Joan Simpson licked her fingers, then wiped them down the front of her starched white pinny, leaving a long smear of mayonnaise across her front. Her mouth mumbled with the inaudible calculations that ensured her pastry always puffed to perfection and her aspic chilled to a fine wobble.
‘Tenminutesmoreshoulddoit, thenicanplateitup, getitall out…’
She blew her blunt fringe upwards and wiped the sweat from her forehead with the back of her hand. Her eyes darted between her daughter, who was standing in front of her, fiddling with the collar of her white blouse and pulling and twisting at her black pinafore, and the plate of devilled eggs that she now arranged with deft fingers on the counter top.
‘Right, love, listen. The main buffet is all laid out on the trestle in the corner; everyone will help themselves a bit later on. Serviettes, plates and whatnot are already on the table. Just keep an eye out, make sure that no platters run empty, we can refill them in here. Look for anyone that’s missing a serviette or cutlery, that kind of thing. You know what’s what; it’s not as if you haven’t done it before. These are just bits to pass around until they eat proper, so let’s get them out there and served or they’ll be on the turn and I haven’t been slaving away all day in this bloody kitchen so that you can ruin my food!’
‘I hate doing this, Mum!’
‘Really? You haven’t mentioned it.’
‘It’s just so embarrassing. They’re always old-timers who smell like lavender and tell me how lucky I am to be a teenager now and not twenty years ago. I know I’m lucky, I don’t need reminding by some stinky pensioner every five minutes.’
‘Dot, please, just shut up and take the bloody food in!’
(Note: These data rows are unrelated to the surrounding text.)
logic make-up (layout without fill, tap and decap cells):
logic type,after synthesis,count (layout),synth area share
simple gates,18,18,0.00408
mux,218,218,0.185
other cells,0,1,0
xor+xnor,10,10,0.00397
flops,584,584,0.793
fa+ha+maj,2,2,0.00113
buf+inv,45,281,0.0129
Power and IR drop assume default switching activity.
## design/flow/design.v

```verilog
`timescale 1ns/10ps
module header_dec_dsb (
    input rst,
    input [5:0] local_addr,  
    input valid,  
    input [72-1:0] inflit,  
    output reg [4:0] request_vector,  
    output reg [2:0] dest_id_out  
);
wire x_eq;  
wire y_eq;  
wire x_mt;  
wire y_mt;  
wire [1:0] flit_type;  
wire [5:0] des;  
wire [2:0] des_x;  
wire [2:0] des_y;  
wire [2:0] local_x;  
wire [2:0] local_y;  
assign local_x = local_addr[5:3];
assign local_y = local_addr[2:0];
assign flit_type = inflit[72-1 : 72-2];
assign des = inflit[63:58];  
assign des_x = des % 8;
assign des_y = des / 8;
assign x_mt = (des_x > local_x);
assign y_mt = (des_y > local_y);
assign x_eq = (des_x == local_x);
assign y_eq = (des_y == local_y);
always @(*) begin
    if (rst) begin
        request_vector = 5'b00000;
        dest_id_out = 3'd0;  
    end
    else if (valid && (flit_type == 2'b10)) begin
        if (x_eq) begin
            if (y_eq) begin
                request_vector = 5'b10000;  
                dest_id_out = 3'd4;  
            end else if (y_mt) begin
                request_vector = 5'b00001;  
                dest_id_out = 3'd0;  
            end else begin
                request_vector = 5'b00100;  
                dest_id_out = 3'd2;  
            end
        end else if (x_mt) begin
            request_vector = 5'b01000;  
            dest_id_out = 3'd3;  
        end else begin
            request_vector = 5'b00010;  
            dest_id_out = 3'd1;  
        end
    end
    else begin
        request_vector = 5'b00000;
        dest_id_out = 3'd0;  
    end
end
endmodule
```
‘I am! It’s just so unfair and anyway, in three years I’ll be twenty-one and then I’ll be free to do what I bloody want.’
Joan dipped into the metal tray under the counter top and lifted a large serving spoon in her direction. ‘Oi! Less of the “bloody”, missus. Until you are actually twenty-one, you are not too old for a ladling!’
‘A ladling? You just made that up! And you say “bloody” all the time!’ Dot concentrated on her outstretched arm, grappling with the wide silver platter that threatened to slide off the folded white linen cloth on which it sat.
‘Yes I do, because I can, and when you’re as old as me you can swear as much as you like. In the meantime, get that food out!’
Dot drew a deep breath and faced the double swing door that would reveal her in all her shame to the awaiting guests. ‘I’m never going to be old,’ she offered over her shoulder.
‘You’re right, Dot. If you carry on defying me and those canapés spoil, you won’t make twenty-one – I’ll bloody kill ya!’
Mother and daughter laughed until they snorted. Dot shook her head to compose herself. It was bad enough having to go out looking like a prize plum, trussed up like a Christmas pudding, without snorting her way through the crowd as well.